**GIVEN DATA:**
---------------
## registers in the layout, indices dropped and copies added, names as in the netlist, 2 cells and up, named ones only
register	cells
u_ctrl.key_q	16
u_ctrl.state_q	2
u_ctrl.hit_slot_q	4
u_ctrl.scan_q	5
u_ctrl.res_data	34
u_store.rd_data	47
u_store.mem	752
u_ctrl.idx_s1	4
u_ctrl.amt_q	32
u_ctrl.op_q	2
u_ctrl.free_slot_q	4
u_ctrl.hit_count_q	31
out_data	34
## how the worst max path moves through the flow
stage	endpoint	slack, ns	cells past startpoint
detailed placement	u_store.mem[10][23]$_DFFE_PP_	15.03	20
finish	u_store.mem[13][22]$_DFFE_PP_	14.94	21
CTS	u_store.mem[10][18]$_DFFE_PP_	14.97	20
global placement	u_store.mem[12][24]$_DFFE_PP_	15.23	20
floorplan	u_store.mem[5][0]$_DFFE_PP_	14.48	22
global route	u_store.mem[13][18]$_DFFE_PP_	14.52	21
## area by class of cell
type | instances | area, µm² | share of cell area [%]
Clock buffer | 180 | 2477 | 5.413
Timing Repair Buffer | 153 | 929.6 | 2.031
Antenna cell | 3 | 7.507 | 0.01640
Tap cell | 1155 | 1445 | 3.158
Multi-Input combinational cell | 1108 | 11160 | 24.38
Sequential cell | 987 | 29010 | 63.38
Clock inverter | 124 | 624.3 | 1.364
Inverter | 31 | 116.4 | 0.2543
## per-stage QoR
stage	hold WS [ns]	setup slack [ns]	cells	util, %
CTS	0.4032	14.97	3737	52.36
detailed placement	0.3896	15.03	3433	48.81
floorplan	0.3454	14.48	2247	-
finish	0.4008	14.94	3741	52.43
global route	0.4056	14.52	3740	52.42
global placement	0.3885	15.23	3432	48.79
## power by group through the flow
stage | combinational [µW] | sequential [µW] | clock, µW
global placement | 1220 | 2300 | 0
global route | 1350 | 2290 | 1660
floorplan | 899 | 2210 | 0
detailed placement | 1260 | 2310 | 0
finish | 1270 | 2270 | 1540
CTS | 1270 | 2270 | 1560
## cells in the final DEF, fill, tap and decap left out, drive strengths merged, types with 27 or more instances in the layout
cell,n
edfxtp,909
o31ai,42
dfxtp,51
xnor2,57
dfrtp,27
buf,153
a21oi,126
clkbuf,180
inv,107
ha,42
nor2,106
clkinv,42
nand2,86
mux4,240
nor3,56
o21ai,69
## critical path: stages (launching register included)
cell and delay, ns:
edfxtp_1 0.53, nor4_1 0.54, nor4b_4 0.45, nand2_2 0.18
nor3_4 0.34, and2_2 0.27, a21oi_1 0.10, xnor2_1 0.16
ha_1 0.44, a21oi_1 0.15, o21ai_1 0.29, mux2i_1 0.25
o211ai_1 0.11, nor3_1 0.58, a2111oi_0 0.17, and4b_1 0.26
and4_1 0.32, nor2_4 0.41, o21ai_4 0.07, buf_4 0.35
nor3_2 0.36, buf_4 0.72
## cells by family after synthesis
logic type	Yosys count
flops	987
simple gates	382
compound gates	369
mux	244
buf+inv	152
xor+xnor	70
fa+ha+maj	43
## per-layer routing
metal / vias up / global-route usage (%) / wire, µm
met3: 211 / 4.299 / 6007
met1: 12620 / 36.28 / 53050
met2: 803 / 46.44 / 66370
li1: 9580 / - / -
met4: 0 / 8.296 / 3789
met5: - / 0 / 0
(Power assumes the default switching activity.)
## src/rtl/km2d_pkg.sv

```systemverilog
// ----------------------------------------------------------------------------
// km2d_pkg: shared types and constants
// Widths, function codes and the queue entry that links front and back.
// ----------------------------------------------------------------------------
package km2d_pkg;
  localparam int MaxClusters = 8;
  localparam int CoordBits   = 16;
  localparam int FracBits    = 8;
  localparam int MaxPoints   = 65536;
  localparam int IdxBits     = 3;
  localparam int CenBits     = CoordBits + FracBits + 1;   // 25
  localparam int SumBits     = 33;
  localparam int CntBits     = 17;
  localparam int DistBits    = 2 * CenBits + 1;

  localparam logic FUNC_LOAD  = 1'b0;
  localparam logic FUNC_POINT = 1'b1;
  localparam logic KIND_ASSIGN = 1'b0;
  localparam logic KIND_CENTER = 1'b1;

  // one classified item handed from the front to the back
  typedef struct packed {
    logic                        func;
    logic [IdxBits-1:0]          idx;
    logic signed [CoordBits-1:0] x;
    logic signed [CoordBits-1:0] y;
    logic                        last;
  } item_t;
endpackage

```

## src/rtl/km2d_front.sv

```systemverilog
// ----------------------------------------------------------------------------
// km2d_front: input queue
// Accepts input beats into a two-entry queue that the back part drains.
// ----------------------------------------------------------------------------
module km2d_front import km2d_pkg::*; (
  input  logic  clk,
  input  logic  rst_n,
  input  logic  in_valid,
  output logic  in_ready,
  input  item_t in_item,
  output logic  q_valid,
  input  logic  q_ready,
  output item_t q_item
);
  item_t       mem_r [2];
  logic        wp_r, rp_r;
  logic [1:0]  cnt_r;
  logic        push, pop;

  assign in_ready = (cnt_r != 2'd2);
  assign q_valid  = (cnt_r != 2'd0);
  assign q_item   = mem_r[rp_r];
  assign push     = in_valid && in_ready;
  assign pop      = q_valid && q_ready;

  // hold entries, advance pointers
  always_ff @(posedge clk) begin
    if (push) mem_r[wp_r] <= in_item;
    if (!rst_n) begin
      wp_r  <= 1'b0;
      rp_r  <= 1'b0;
      cnt_r <= 2'd0;
    end else begin
      if (push) wp_r <= ~wp_r;
      if (pop)  rp_r <= ~rp_r;
      cnt_r <= cnt_r + {1'b0, push} - {1'b0, pop};
    end
  end
endmodule

```

## config.mk

```make
export PLATFORM = sky130hd
export DESIGN_NAME = km2d_front
export DESIGN_NICKNAME = d
export VERILOG_FILES = /design/src/rtl/km2d_pkg.sv /design/src/rtl/km2d_front.sv
export SDC_FILE = /design/constraint.sdc
export NUM_CORES = 1
export LEC_CHECK = 0
export BUFFER_PORTS_ARGS = -buffer_cell sky130_fd_sc_hd__buf_2
export CORE_MARGIN = 5
export CORE_UTILIZATION = 52
export DETAILED_ROUTE_END_ITERATION = 6
export GPL_TIMING_DRIVEN = 1
export PLACE_DENSITY = 0.79
export SYNTH_ARGS = -nofsm -noshare
export SYNTH_HDL_FRONTEND = slang
export SYNTH_SLANG_ARGS = --single-unit
```

## constraint.sdc

```tcl
create_clock -name clk -period 3.32 [get_ports clk]
set_input_delay 0.664 -clock clk [delete_from_list [all_inputs] [get_ports clk]]
set_output_delay 0.664 -clock clk [all_outputs]
set_load 0.03 [all_outputs]
```

==> results of run 1 <==
## cells by family (layout without fill, tap and decap cells)
group	Yosys count	count (layout)	share of synthesized area [%]
buffers and inverters	5	99	2.46
AND/OR/NAND/NOR	11	11	2.01
XOR/XNOR	3	3	0.860
multiplexers	38	38	17.6
AO/OA/AOI/OAI	1	1	0.246
adder cells (fa/ha/maj)	2	2	0.819
flip-flops	79	79	76.0
## critical path, cell delays in order, from the launching register on
cell,delay (ns)
dfxtp_2,0.62
buf_4,0.32
mux2_2,0.37
buf_2,0.18
## area by class of cell
cell class	count	share of cell area [%]
flip-flops and latches	79	63.0
multi-input cells	55	18.1
repair buffers	82	11.3
clock buffers	11	3.56
well taps	75	2.54
clock inverters	5	1.32
inverters	1	0.102
## per-stage QoR
stage	utilization, %	instances	worst slack (ns)	instance area, um2	hold slack (ns)
finish	63.4	308	0.830	3690	0.521
floorplan	-	139	0.478	3060	0.455
global placement	60.3	292	1.15	3510	0.500
global route	63.4	308	0.735	3690	0.501
detailed placement	60.3	292	1.13	3510	0.515
CTS	63.4	308	0.791	3690	0.502
## state kept, by name (all words and copies together), names as in the netlist, named ones only
signal  count
mem_r      74
wp_r        1
rp_r        1
cnt_r       2
## power groups by stage
stage	sequential (mW)	combinational [mW]	clock [mW]
after CTS	1.33	0.952	0.662
final	1.33	0.935	0.642
after floorplan	1.31	0.795	0
after global routing	1.34	0.990	0.709
after detailed placement	1.35	0.950	0
after global placement	1.34	0.939	0
## routing by layer
| metal | routed length (um) | track usage [%] | vias up |
|---|---|---|---|
| met2 | 2670 | 24.3 | 41 |
| met3 | 290 | 4.56 | 8 |
| met4 | 81 | 5.95 | 0 |
| met1 | 1910 | 15.9 | 723 |
| met5 | 0 | 0 | - |
| li1 | - | - | 711 |
## Yosys cell counts, drive strengths merged
cell type  number  area share [%]
and3            1            0.20
nor2b           2            0.41
ha              2            0.82
nand2b          2            0.41
buf             4             2.3
edfxtp         74              73
nand2           2            0.25
o21a            1            0.25
and2            2            0.41
inv             1            0.12
or2             1            0.20
dfxtp           5             3.3
xnor2           3            0.86
mux2i           1            0.33
mux2           37              17
nor2            1            0.12
## worst paths after layout
check           start           end  depth (start not counted)
min              wp_r          wp_r                          2
min reg2reg      wp_r          wp_r                          2
max          register     q_item[5]                          3
max reg2reg  cnt_r[0]  mem_r[0][25]                          4
==> summary.md, run 1 <==
| Metric | Value |
|---|---|
| Layout cell share with drive strength beyond 1 | 58.4% |
| CTS Hold Buffers Added | 0 |
| Fin Setup TNS | 0 ns |
| Total track usage | 14.0% |
| Routed len/inst | 16.0 um |
| Drt pass-1 iters | 4 |
| Final Wtd Congestion | 0.737 |
| Fin. Hold Viols | 0 |
| PostCTS Resize Cnt | 0 |
| Antenna violations before repair | 0 |
| Overall power | 2.90 mW |
| Post-layout min period | 2.49 ns |
| Drc violations | 0 |
| Die Height | 86.7 um |
| RSZ-0062 raised after global routing | no |
| Area of the multi-input gates | 668 um2 |
| Boundary Pins | 80 |
| Layout area overhead | 20.6% |
| Net Switching | 926 uW |
| Seq pwr share | 45.7% |
| Max-cap violations | 0 |
| Clk_skew | 0.00693 ns |
| Startpoint Class | register |
| Critical path data arrival time | 1.83 ns |
| Detailed placement HPWL | 3500 um |
| DR vias | 1,483 |
| Syn Area/Cell | 22.0 um2 |
| Clock power frac | 22.1% |
| PD cells | 788 nW/um2 |
| Setup bufs post-CTS | 0 |
| Commonest cells after routing, fill and taps aside | buf_2, edfxtp_1, mux2_4 |
| CTS tree | done |
| Peak fanout along the critical path | 16 |
| # rows | 28 |
| Largest net degree at the start of global routing | 38 |
| Synth Cell Area | 3060 um2 |
| Seq/Total Area, Yosys | 76.0% |
| Min-Delay Path Class | register to register |
| Setup Viol. Count Final | 0 |
| Sw frac | 31.9% |
| Max Slew Vio Count | 0 |
| Logic pwr share | 32.2% |
| First-pass GRT wire length | 7840 um |
| Leak Pwr | 1.46 nW |
| Grt total ovfl | 0 |
| Slew HR | 40.0% |
| CP Capture Type | output port |
| Slew at the pin closest to its max-slew limit | 0.898 ns |
| Ant diodes | 0 |
| Later-pin clock latency in the skew report | 0.33 ns |
| Cts bufs inserted | 9 |
| Flop-to-flop setup slack | 1.36 ns |
| WL final | 4940 um |
| Worst Path Required | 2.66 ns |
| Initial Util | 52.6% |
| Critical path class | register to output port |
| Die width | 86.7 um |
| Leading cell type in the layout, fill and taps excluded | buf_2 |
| Initial DRC count | 100 |
| Yosys warning total | 0 |
| Die ar. | 7510 um2 |
| IO buf count | 79 |
| Yosys reg bits | 79 |
| Vias in the first global route | 1,593 |
| Fillcell total | 458 |
| # nets final | 271 |
| Clk sinks | 79 |
| Placeable Area | 5820 um2 |
| Mapped Cells | 139 |
| Vias per cell | 4.81 |
| Post-synthesis cell type count | 18 |
| Longest Clk Path Bufs | 2 |
| Clock Tree Root | clkbuf_8 |
| Clock transition at the registers of the reported paths | 0.07 ns |
| ANT nets after route | 0 |
| Outcome | completed |
| Syn nets | 182 |
| CTS H-tree depth | 3 |
| Worst vdd ir | 0.577 mV |
| Period utilization | 75.0% |
| Internal power | 1.98 mW |
| Max Freq | 0.402 GHz |
| Register area | 2320 um2 |
No activity file was read; power rests on OpenSTA's default activity.
==> run 2, diff against run 1 <==
==> constraint.sdc (replaced) <==
create_clock -name clk -period 2.3 [get_ports clk]
set_input_delay 0.46 -clock clk [delete_from_list [all_inputs] [get_ports clk]]
set_output_delay 0.46 -clock clk [all_outputs]
set_load 0.03 [all_outputs]
==> run 2 against run 1 <==
  * Non-clock buffer count increased by 1
  * Global-route usage rose by 0.16 points
  * Core utilization rose by 0.86 points
  * Critical path depth stayed put
  * Combinational power grew 51%
  * Critical endpoint is now q_item[3]
==> summary.md, run 2 (same netlist as run 1, synthesis figures left out) <==
| Metric | Value |
|---|---|
| Outcome | completed (unchanged) |
| Die Height | 86.7 um (unchanged) |
| Startpoint Class | register (unchanged) |
| Antenna violations before repair | 0 (unchanged) |
| Fin Setup TNS | 0 ns (unchanged) |
| Initial Util | 52.6% (unchanged) |
| Max-cap violations | 0 (unchanged) |
| Worst vdd ir | 0.898 mV (was 0.577 mV) |
| Critical path data arrival time | 1.63 ns (was 1.83 ns) |
| CTS Hold Buffers Added | 0 (unchanged) |
| Ant diodes | 0 (unchanged) |
| # nets final | 272 (was 271) |
| Final instance area | 3740 um2 (was 3690 um2) |
| Most flops, register | mem_r (unchanged) |
| Boundary Pins | 80 (unchanged) |
| PD cells | 1150 nW/um2 (was 788 nW/um2) |
| Leak Pwr | 1.48 nW (was 1.46 nW) |
| Flop-to-flop setup slack | 0.60 ns (was 1.36 ns) |
| Placeable Area | 5820 um2 (unchanged) |
| Max Freq | 0.479 GHz |
| Slew HR | 65.9% (was 40.0%) |
| Area of the multi-input gates | 668 um2 (unchanged) |
| Cts bufs inserted | 9 (unchanged) |
| Clock power frac | 24.0% (was 22.1%) |
| Final Wtd Congestion | 0.699 (was 0.737) |
| Internal power | 2.96 mW (was 1.98 mW) |
| Leading cell type in the layout, fill and taps excluded | buf_2 (unchanged) |
| Vias in the first global route | 1,613 (was 1,593) |
| Longest Clk Path Bufs | 2 (unchanged) |
| Clk_skew | 0.0111 ns (was 0.00693 ns) |
| First-pass GRT wire length | 7690 um (was 7840 um) |
| Worst R2R Path Depth | 8 (was 4) |
| Layout cell share with drive strength beyond 1 | 59.0% (was 58.4%) |
| Post-layout min period | 2.09 ns |
| Detailed placement HPWL | 3430 um (was 3500 um) |
| IO buf count | 79 (unchanged) |
| Setup Viol. Count Final | 0 (unchanged) |
| PostCTS Resize Cnt | 0 (unchanged) |
| Die ar. | 7510 um2 (unchanged) |
| Largest net degree at the start of global routing | 38 (unchanged) |
| RSZ-0062 raised after global routing | no (unchanged) |
| WL final | 4980 um (was 4940 um) |
| Slew at the pin closest to its max-slew limit | 0.512 ns (was 0.898 ns) |
| Max Slew Vio Count | 0 (unchanged) |
| Layout area overhead | 22.3% (was 20.6%) |
| Later-pin clock latency in the skew report | 0.34 ns (was 0.33 ns) |
| Fin. Hold Viols | 0 (unchanged) |
| CP Capture Type | output port (unchanged) |
| DR vias | 1,492 (was 1,483) |
| Fillcell total | 434 (was 458) |
| Max reg flops | 74 (unchanged) |
| Total track usage | 14.2% (was 14.0%) |
| Top Registers | mem_r: 74 flops, cnt_r: 2 flops (unchanged) |
| Worst Path Required | 1.84 ns (was 2.66 ns) |
| Logic pwr share | 32.6% (was 32.2%) |
| Reg2Reg Capture Point | cnt_r[1] (was mem_r[0][25]) |
| Period utilization | 90.7% |
| ANT nets after route | 0 (unchanged) |
| Peak fanout along the critical path | 25 (was 16) |
| # rows | 28 (unchanged) |
| Critical path class | register to output port (unchanged) |
| Grt total ovfl | 0 (unchanged) |
| Drt pass-1 iters | 4 (unchanged) |
| Sw frac | 31.3% (was 31.9%) |
| Initial DRC count | 61 (was 100) |
| Net Switching | 1.35 mW (was 926 uW) |
| Routed len/inst | 16.1 um (was 16.0 um) |
| CTS H-tree depth | 3 (unchanged) |
| Placed standard-cell area | 3530 um2 (was 3510 um2) |
| Min-Delay Path Class | input pin to register (was register to register) |
| Worst Setup EP | q_item[3] (was q_item[5]) |
| Vias per cell | 4.83 (was 4.81) |
| Drc violations | 0 (unchanged) |
| Setup bufs post-CTS | 0 (unchanged) |
| Die width | 86.7 um (unchanged) |
| Reg2reg start | cnt_r[0] (unchanged) |
| Clock Tree Root | clkbuf_8 (unchanged) |
| Commonest cells after routing, fill and taps aside | buf_2, edfxtp_1, mux2_4 (unchanged) |
| Seq pwr share | 43.4% (was 45.7%) |
| Worst hold slack | 0.304 ns (was 0.521 ns) |
| Clk sinks | 79 (unchanged) |
| Clock transition at the registers of the reported paths | 0.08 ns (was 0.07 ns) |
| Register area | 2320 um2 (unchanged) |
| CTS tree | done (unchanged) |
-- run 2: routing by layer --
layer,GRT usage [%],up-vias,part of all wire [%]
li1,-,717,-
met1,15.0,728,37
met2,25.4,40,55
met3,4.28,7,6.1
met4,7.22,0,1.7
met5,0,-,0
-- run 2: final cells by class --
type | instances | area share (%)
Multi-Input combinational cell | 55 | 17.9
Timing Repair Buffer | 83 | 11.7
Sequential cell | 79 | 62.2
Clock buffer | 13 | 4.52
Inverter | 1 | 0.100
Tap cell | 75 | 2.51
Clock inverter | 3 | 1.10
-- run 2: worst min path at each step --
stage                start           end  slack, ns  cells past startpoint
2_1_floorplan         wp_r          wp_r       0.47                      2
3_3_place_gp          wp_r          wp_r       0.50                      2
3_5_place_dp          wp_r          wp_r       0.52                      2
4_1_cts        in_item[16]  mem_r[0][16]       0.29                      1
5_1_grt        in_item[26]  mem_r[1][26]       0.28                      1
6_report       in_item[26]  mem_r[1][26]       0.30                      1
-- run 2: worst max-delay path, stage by stage (launching register included) --
cell,delay [ns]
dfxtp_2,0.33
buf_4,0.37
mux2_2,0.40
buf_2,0.18
-- run 2: stage by stage --
step | total power, mW | cells | util, % | worst slack (ns)
floorplan | 3.04 | 139 | - | 0.0662
global placement | 3.31 | 293 | 60.6 | 0.570
detailed placement | 3.33 | 293 | 60.6 | 0.572
CTS | 4.37 | 309 | 64.3 | 0.187
global route | 4.52 | 309 | 64.3 | 0.131
finish | 4.31 | 309 | 64.3 | 0.214
-- run 2: power groups by stage --
stage	clock (mW)	sequential [mW]	combinational, mW
3_5_place_dp	0	1.91	1.43
3_3_place_gp	0	1.89	1.41
5_1_grt	1.14	1.89	1.49
6_report	1.04	1.87	1.41
2_1_floorplan	0	1.89	1.15
4_1_cts	1.07	1.87	1.43
==> run 3, diff against run 2 <==
--- a/config.mk
+++ b/config.mk
@@ -6,6 +6,7 @@
 export NUM_CORES = 1
 export LEC_CHECK = 0
 export BUFFER_PORTS_ARGS = -buffer_cell sky130_fd_sc_hd__buf_2
+export CORE_ASPECT_RATIO = 0.9
 export CORE_MARGIN = 5
 export CORE_UTILIZATION = 52
 export DETAILED_ROUTE_END_ITERATION = 6
==> run 3 against run 2 <==
  * Worst hold slack better by 0.010 ns
  * Core utilization up 1.6 points
  * Critical endpoint unchanged
  * Count of clock-buffer cells in the layout down 1
  * Flip-flop and latch count unchanged
==> summary.md, run 3 (same netlist as run 1, synthesis figures left out) <==
| Metric | Value |
|---|---|
| Reg2reg start | cnt_r[0] (unchanged) |
| Max reg flops | 74 (unchanged) |
| Max Freq | 0.492 GHz (was 0.479 GHz) |
| Fin. Hold Viols | 0 (unchanged) |
| Leading cell type in the layout, fill and taps excluded | buf_2 (unchanged) |
| Worst Path Required | 1.84 ns (about the same) |
| Clock Tree Root | clkbuf_8 (unchanged) |
| DR vias | 1,458 (was 1,492) |
| Hold_sp | in_item[36] (was in_item[26]) |
| Die ar. | 7510 um2 (about the same) |
| Die width | 90.8 um (was 86.7 um) |
| Total track usage | 12.8% (was 14.2%) |
| Largest net degree at the start of global routing | 38 (unchanged) |
| Detailed placement HPWL | 3370 um (was 3430 um) |
| CP Capture Type | output port (unchanged) |
| CTS tree | done (unchanged) |
| Placeable Area | 5690 um2 (was 5820 um2) |
| Slew HR | 70.9% (was 65.9%) |
| Initial Util | 53.7% (was 52.6%) |
| Seq pwr share | 43.1% (was 43.4%) |
| Boundary Pins | 80 (unchanged) |
| Layout area overhead | 22.6% (was 22.3%) |
| Drc violations | 0 (unchanged) |
| Layout cell share with drive strength beyond 1 | 58.5% (was 59.0%) |
| Worst R2R Path Depth | 8 (unchanged) |
| Top Registers | mem_r: 74 flops, cnt_r: 2 flops (unchanged) |
| Startpoint Class | register (unchanged) |
| Cts bufs inserted | 9 (unchanged) |
| Longest Clk Path Bufs | 2 (unchanged) |
| # rows | 26 (was 28) |
| Min-Delay Path Class | input pin to register (unchanged) |
| Antenna violations before repair | 0 (unchanged) |
| PD cells | 1160 nW/um2 (was 1150 nW/um2) |
| Fillcell total | 413 (was 434) |
| Setup Viol. Count Final | 0 (unchanged) |
| Later-pin clock latency in the skew report | 0.33 ns (was 0.34 ns) |
| Flop-to-flop setup slack | 0.63 ns (was 0.60 ns) |
| Clk sinks | 79 (unchanged) |
| Peak fanout along the critical path | 23 (was 25) |
| ANT nets after route | 0 (unchanged) |
| WHS Endpoint | mem_r[0][36] (was mem_r[1][26]) |
| Setup bufs post-CTS | 0 (unchanged) |
| Sw frac | 30.5% (was 31.3%) |
| Most flops, register | mem_r (unchanged) |
| Leak Pwr | 1.49 nW (was 1.48 nW) |
| Drt pass-1 iters | 4 (unchanged) |
| Routed len/inst | 15.6 um (was 16.1 um) |
| CTS H-tree depth | 3 (unchanged) |
| CTS Hold Buffers Added | 0 (unchanged) |
| Slew at the pin closest to its max-slew limit | 0.436 ns (was 0.512 ns) |
| Placed insts | 288 (was 293) |
| IO buf count | 79 (unchanged) |
| Max-cap violations | 0 (unchanged) |
| Post-layout min period | 2.03 ns (was 2.09 ns) |
| Fin Setup TNS | 0 ns (unchanged) |
| Die Height | 82.7 um (was 86.7 um) |
| Internal power | 3.02 mW (was 2.96 mW) |
| Initial DRC count | 71 (was 61) |
| Grt total ovfl | 0 (unchanged) |
| Vias in the first global route | 1,468 (was 1,613) |
| Reg2Reg Capture Point | cnt_r[1] (unchanged) |
| Logic pwr share | 32.3% (was 32.6%) |
| Net Switching | 1.33 mW (was 1.35 mW) |
| Final Wtd Congestion | 0.671 (was 0.699) |
| Critical path class | register to output port (unchanged) |
| Clock transition at the registers of the reported paths | 0.07 ns (was 0.08 ns) |
| Clk_skew | 0.00688 ns (was 0.0111 ns) |
| Period utilization | 88.3% (was 90.7%) |
| Max Slew Vio Count | 0 (unchanged) |
| Post-route insts no fill | 304 (was 309) |
| Critical path data arrival time | 1.57 ns (was 1.63 ns) |
| Commonest cells after routing, fill and taps aside | buf_2, edfxtp_1, mux2_4 (unchanged) |
| PostCTS Resize Cnt | 0 (unchanged) |
| Worst vdd ir | 0.630 mV (was 0.898 mV) |
| # nets final | 272 (unchanged) |
| Clock power frac | 24.6% (was 24.0%) |
| RSZ-0062 raised after global routing | no (unchanged) |
| Outcome | completed (unchanged) |
| Hold Crit Depth | 1 (unchanged) |
| WL final | 4760 um (was 4980 um) |
| Vias per cell | 4.80 (was 4.83) |
| First-pass GRT wire length | 7170 um (was 7690 um) |
| Ant diodes | 0 (unchanged) |
run 3: final cells by class:
cell class | count | area (um2) | share of cell area [%]
well taps | 70 | 87.6 | 2.34
flip-flops and latches | 79 | 2320 | 62.0
inverters | 1 | 3.75 | 0.100
clock inverters | 4 | 68.8 | 1.84
multi-input cells | 55 | 668 | 17.8
clock buffers | 12 | 145 | 3.87
repair buffers | 83 | 450 | 12.0
run 3: worst max path at each step:
stage | slack [ns] | to
after floorplan | 0.07 | mem_r[0][0]
after global placement | 0.63 | cnt_r[1]
after detailed placement | 0.60 | cnt_r[1]
after CTS | 0.24 | q_item[3]
after global routing | 0.20 | q_item[3]
final | 0.27 | q_item[3]
run 3: worst max-delay path, cell delays in order (launching register included):
cell and delay, ns:
dfxtp_2 0.32, buf_4 0.34, mux2_2 0.39, buf_2 0.18
run 3: routing by layer:
metal	up-vias	track usage (%)	share of wire, %
met5	-	0	0
met4	0	3.08	0.88
met3	6	6.52	6.8
met2	40	21.8	51
met1	696	14.5	41
li1	716	-	-
run 3: power by group through the flow:
stage / logic (mW) / clock network [mW] / registers (mW)
final: 1.40 / 1.07 / 1.87
after global routing: 1.49 / 1.16 / 1.89
after CTS: 1.43 / 1.10 / 1.87
after detailed placement: 1.42 / 0 / 1.90
after global placement: 1.42 / 0 / 1.90
after floorplan: 1.15 / 0 / 1.89
run 3: through the flow:
step           hold WS (ns)  instance area, um2  util, %  power, mW  worst slack (ns)
5_1_grt               0.290                3750     65.8       4.54             0.203
3_5_place_dp          0.520                3530     62.1       3.33             0.598
2_1_floorplan         0.466                3060        -       3.04            0.0662
3_3_place_gp          0.500                3530     62.1       3.31             0.627
4_1_cts               0.297                3750     65.8       4.40             0.240
6_report              0.314                3750     65.8       4.34             0.269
---------------
**DIRECTIONS:**
Your answer should be the lines above from the one containing "o211ai_1 0.11, nor3_1" through the one containing "met5: - / 0 / 0", copied exactly and with both ends kept.

**ANSWER TO THIS TASK:**
o211ai_1 0.11, nor3_1 0.58, a2111oi_0 0.17, and4b_1 0.26
and4_1 0.32, nor2_4 0.41, o21ai_4 0.07, buf_4 0.35
nor3_2 0.36, buf_4 0.72
## cells by family after synthesis
logic type	Yosys count
flops	987
simple gates	382
compound gates	369
mux	244
buf+inv	152
xor+xnor	70
fa+ha+maj	43
## per-layer routing
metal / vias up / global-route usage (%) / wire, µm
met3: 211 / 4.299 / 6007
met1: 12620 / 36.28 / 53050
met2: 803 / 46.44 / 66370
li1: 9580 / - / -
met4: 0 / 8.296 / 3789
met5: - / 0 / 0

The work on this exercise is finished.